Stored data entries
This design comes from an exercise in tuning for small area, a short achievable clock period and few clock cycles per item on the open sky130 flow, not from production work. Power figures rest on the tool's default switching activity, not on a simulated workload.

## trial 41
==> flow/design.v <==
package if_fetch_pkg;
    localparam int unsigned INST_ADDR_W = 32;
    localparam int unsigned INST_W      = 32;
    typedef logic [INST_ADDR_W-1:0] inst_addr_bus_t;
    typedef logic [INST_W-1:0]      inst_bus_t;
    localparam inst_addr_bus_t RESET_PC_DEFAULT = 32'h0000_0000;
endpackage
module if_fetch_inc
#(
    parameter int unsigned W = 8
) (
    input  logic [W-1:0] a,
    output logic [W-1:0] y
);
    assign y = a + 1'b1;
endmodule
module if_fetch_pick
#(
    parameter int unsigned W = 8
) (
    input  logic [W-1:0] a,
    input  logic [W-1:0] b,
    input  logic [W-1:0] c,
    input  logic         sa,
    input  logic         sb,
    input  logic         sc,
    output logic [W-1:0] y
);
    assign y = ({W{sa}} & a) | ({W{sb}} & b) | ({W{sc}} & c);
endmodule
module if_fetch
#(
    parameter if_fetch_pkg::inst_addr_bus_t RESET_PC = if_fetch_pkg::RESET_PC_DEFAULT
) (
    input  logic           clk,
    input  logic           rst,
    input  logic           stall_in,
    input  logic           branch_flag_in,
    input  if_fetch_pkg::inst_addr_bus_t branch_target_in,
    input  logic           mem_busy_in,
    input  logic           get_inst_in,
    input  if_fetch_pkg::inst_addr_bus_t inst_pc_in,
    input  if_fetch_pkg::inst_bus_t      inst_in,
    output logic           if_req_out,
    output if_fetch_pkg::inst_addr_bus_t addr_if_out,
    output if_fetch_pkg::inst_addr_bus_t pc_out,
    output if_fetch_pkg::inst_bus_t      inst_out,
    output logic           inst_valid_out,
    output logic           if_stall_req_out
);
    localparam int unsigned BLK_W = 4;            
    localparam int unsigned LO    = 2 + BLK_W;    
    localparam int unsigned HI_W  = 32 - LO;
    logic [31:LO]   blk_q;        
    logic [LO-1:2]  fetch_lo_q;   
    logic [LO-1:2]  pc_lo_q;      
    logic [31:0]    inst_q;       
    logic           valid_q;
    logic           discard_q;    
    logic           cross_q;      
    logic           req_q;
    logic           ours_busy_c;  
    logic           hold_c;       
    logic           take_c;       
    logic           adv_c;        
    logic           cross_d;
    logic [31:LO]   blk_inc_c, blk_d;
    logic [LO-1:2]  lo_inc_c, lo_d;
    assign ours_busy_c = mem_busy_in && !get_inst_in && (inst_pc_in[1:0] == 2'b00);
    assign hold_c      = valid_q && stall_in;
    assign take_c      = get_inst_in && !discard_q && !hold_c;
    assign adv_c       = cross_q && !stall_in;
    assign cross_d     = !branch_flag_in &&
                         (cross_q ? stall_in : (take_c && (&fetch_lo_q)));
    if_fetch_inc #(.W(HI_W)) u_blk_inc (.a(blk_q), .y(blk_inc_c));
    if_fetch_inc #(.W(BLK_W)) u_lo_inc (.a(fetch_lo_q), .y(lo_inc_c));
    if_fetch_pick #(.W(HI_W)) u_blk_pick (
        .a  (branch_target_in[31:LO]), .sa (branch_flag_in),
        .b  (blk_inc_c),               .sb (!branch_flag_in && adv_c),
        .c  (blk_q),                   .sc (!branch_flag_in && !adv_c),
        .y  (blk_d)
    );
    if_fetch_pick #(.W(BLK_W)) u_lo_pick (
        .a  (branch_target_in[LO-1:2]), .sa (branch_flag_in),
        .b  (lo_inc_c),                 .sb (!branch_flag_in && take_c),
        .c  (fetch_lo_q),               .sc (!branch_flag_in && !take_c),
        .y  (lo_d)
    );
    always_ff @(posedge clk or posedge rst) begin
        if (rst) begin
            blk_q      <= RESET_PC[31:LO];
            fetch_lo_q <= RESET_PC[LO-1:2];
            valid_q    <= 1'b0;
            discard_q  <= 1'b0;
            cross_q    <= 1'b0;
            req_q      <= 1'b0;
        end else begin
            blk_q      <= blk_d;
            fetch_lo_q <= lo_d;
            cross_q    <= cross_d;
            req_q      <= !cross_d;
            valid_q    <= !branch_flag_in && (hold_c || (get_inst_in && !discard_q));
            discard_q  <= branch_flag_in ? ours_busy_c : (discard_q && !get_inst_in);
        end
    end
    always_ff @(posedge clk) begin
        if (!hold_c) begin
            pc_lo_q <= fetch_lo_q;
            inst_q  <= inst_in;
        end
    end
    assign if_req_out       = req_q;
    assign if_stall_req_out = req_q;
    assign addr_if_out      = {blk_q, fetch_lo_q, 2'b00};
    assign pc_out           = {blk_q, pc_lo_q, 2'b00};
    assign inst_out         = inst_q;
    assign inst_valid_out   = valid_q;
endmodule
export LEC_CHECK = 0
export CAP_MARGIN = 20
export CORE_MARGIN = 2
export CORE_UTILIZATION = 40
export SETUP_SLACK_MARGIN = 4.5
export SLEW_MARGIN = 20
create_clock -name core_clock -period 7.0 [get_ports {clk}]
standard.sh (not shown) runs the stock make flow with config.mk's settings and CLKGATE_MAP_FILE= SYNTH_SCRIPT=/design/flow/synth_recipe.tcl, a recipe that flattens the netlist after the stock synthesis.
==> flow/flow/run.sh <==
#!/bin/bash
set -euo pipefail
bash standard.sh \
  BUFFER_PORTS_ARGS="-buffer_cell sky130_fd_sc_hd__buf_1" \
  finish > standard_flow.log 2>&1
Inputs modified between trial 41 and trial 28:
==> flow/design.v <==
package if_fetch_pkg;
    localparam int unsigned INST_ADDR_W = 32;
    localparam int unsigned INST_W      = 32;
    typedef logic [INST_ADDR_W-1:0] inst_addr_bus_t;
    typedef logic [INST_W-1:0]      inst_bus_t;
    localparam inst_addr_bus_t RESET_PC_DEFAULT = 32'h0000_0000;
endpackage
module if_fetch
#(
    parameter if_fetch_pkg::inst_addr_bus_t RESET_PC = if_fetch_pkg::RESET_PC_DEFAULT
) (
    input  logic           clk,
    input  logic           rst,
    input  logic           stall_in,
    input  logic           branch_flag_in,
    input  if_fetch_pkg::inst_addr_bus_t branch_target_in,
    input  logic           mem_busy_in,
    input  logic           get_inst_in,
    input  if_fetch_pkg::inst_addr_bus_t inst_pc_in,
    input  if_fetch_pkg::inst_bus_t      inst_in,
    output logic           if_req_out,
    output if_fetch_pkg::inst_addr_bus_t addr_if_out,
    output if_fetch_pkg::inst_addr_bus_t pc_out,
    output if_fetch_pkg::inst_bus_t      inst_out,
    output logic           inst_valid_out,
    output logic           if_stall_req_out
);
    localparam int unsigned BLK_W = 4;            
    localparam int unsigned LO    = 2 + BLK_W;    
    logic [31:LO]   blk_q;        
    logic [LO-1:2]  fetch_lo_q;   
    logic [LO-1:2]  pc_lo_q;      
    logic [31:0]    inst_q;       
    logic           valid_q;
    logic           discard_q;    
    logic           cross_q;      
    logic           req_q;
    logic           init_c;       
    logic           ours_busy_c;  
    logic           hold_c;       
    logic           take_c;       
    logic           cross_d;
    assign init_c      = !req_q && !cross_q;
    assign ours_busy_c = mem_busy_in && !get_inst_in && (inst_pc_in[1:0] == 2'b00);
    assign hold_c      = valid_q && stall_in;
    assign take_c      = get_inst_in && !discard_q && !hold_c;
    assign cross_d     = !branch_flag_in &&
                         (cross_q ? stall_in : (take_c && (&fetch_lo_q)));
    always_ff @(posedge clk or posedge rst) begin
        if (rst) begin
            valid_q    <= 1'b0;
            discard_q  <= 1'b0;
            cross_q    <= 1'b0;
            req_q      <= 1'b0;
        end else begin
            cross_q    <= cross_d;
            req_q      <= !cross_d;
            valid_q    <= !branch_flag_in && (hold_c || (get_inst_in && !discard_q));
            discard_q  <= branch_flag_in ? ours_busy_c : (discard_q && !get_inst_in);
        end
    end
    always_ff @(posedge clk) begin
        if (branch_flag_in) begin
            blk_q      <= branch_target_in[31:LO];
            fetch_lo_q <= branch_target_in[LO-1:2];
        end else if (init_c) begin
            blk_q      <= RESET_PC[31:LO];
            fetch_lo_q <= RESET_PC[LO-1:2];
        end else begin
            blk_q      <= blk_q + {{(31-LO){1'b0}}, cross_q && !stall_in};
            fetch_lo_q <= fetch_lo_q + {{(BLK_W-1){1'b0}}, take_c};
        end
    end
    always_ff @(posedge clk) begin
        if (!hold_c) begin
            pc_lo_q <= fetch_lo_q;
            inst_q  <= inst_in;
        end
    end
    assign if_req_out       = req_q;
    assign if_stall_req_out = req_q;
    assign addr_if_out      = {blk_q, fetch_lo_q, 2'b00};
    assign pc_out           = {blk_q, pc_lo_q, 2'b00};
    assign inst_out         = inst_q;
    assign inst_valid_out   = valid_q;
endmodule
--- outcome ---
Every stage of the flow completed for trial 28, and the final layout passed the timing, design-rule and antenna checks. Side by side, area of placed instances turned out lower in trial 28 than in trial 41. Trial 28 against trial 41: layout clock buffer count fell 1; fraction of the mapped netlist area in simple logic gates increased by 1.6 points relative to the old numbers. Diff trial 41 -> trial 28: clock skew held steady, cell count along the critical path grew by 1. Going from trial 41 to trial 28, wire length on met2 moved up, leakage power moved up, setup slack moved down, x dimension of the die moved down. Looking at worst hold slack, trial 28 sits 0.044 ns below trial 41. Worst stage delay on the critical path of trial 41 is on par with trial 28. Trial 28 ended up with more standard cells than trial 41. Compared to trial 41, the router laid down less metal wire for trial 28. In trial 28, all-layer global routing usage is higher than in trial 41.
No functional check of the RTL was part of any run of this note.

what the ideal ports hide:
The results above use ideal ports. As a check the final layouts listed here were re-extracted and re-timed, cells and wires unchanged. Step 1 assumes that a clkbuf_16 drives the clock port and a buf_2 every other input. Step 2, shift: input delay + t, output delay - t, t = (earliest + latest rising clock arrival at the registers) / 2. This alone moves slack from input paths to output paths. a / b / c = ideal / step 1 / step 2; a / b = the first two.
run	shift t [ns]	setup slack, ns	hold WS [ns]	clock arrival spread, ns	slew at the worst register clock pin (ns)
trial 41	0.360	4.415 / 4.404 / 4.044	0.542 / 0.542 / 0.542	0.016 / 0.016	0.08 / 0.08
trial 28	0.357	4.328 / 4.315 / 3.958	0.498 / 0.498 / 0.498	0.009 / 0.008	0.08 / 0.08
After both steps every run listed still meets setup and hold. For trial 41, which loses most, drivers alone change the setup slack by -0.011 ns; drivers and shift together by -0.371 ns.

Your assignment = Lines above with the word "ideal" should be counted, and the reply is that count alone.

Exercise answer = 2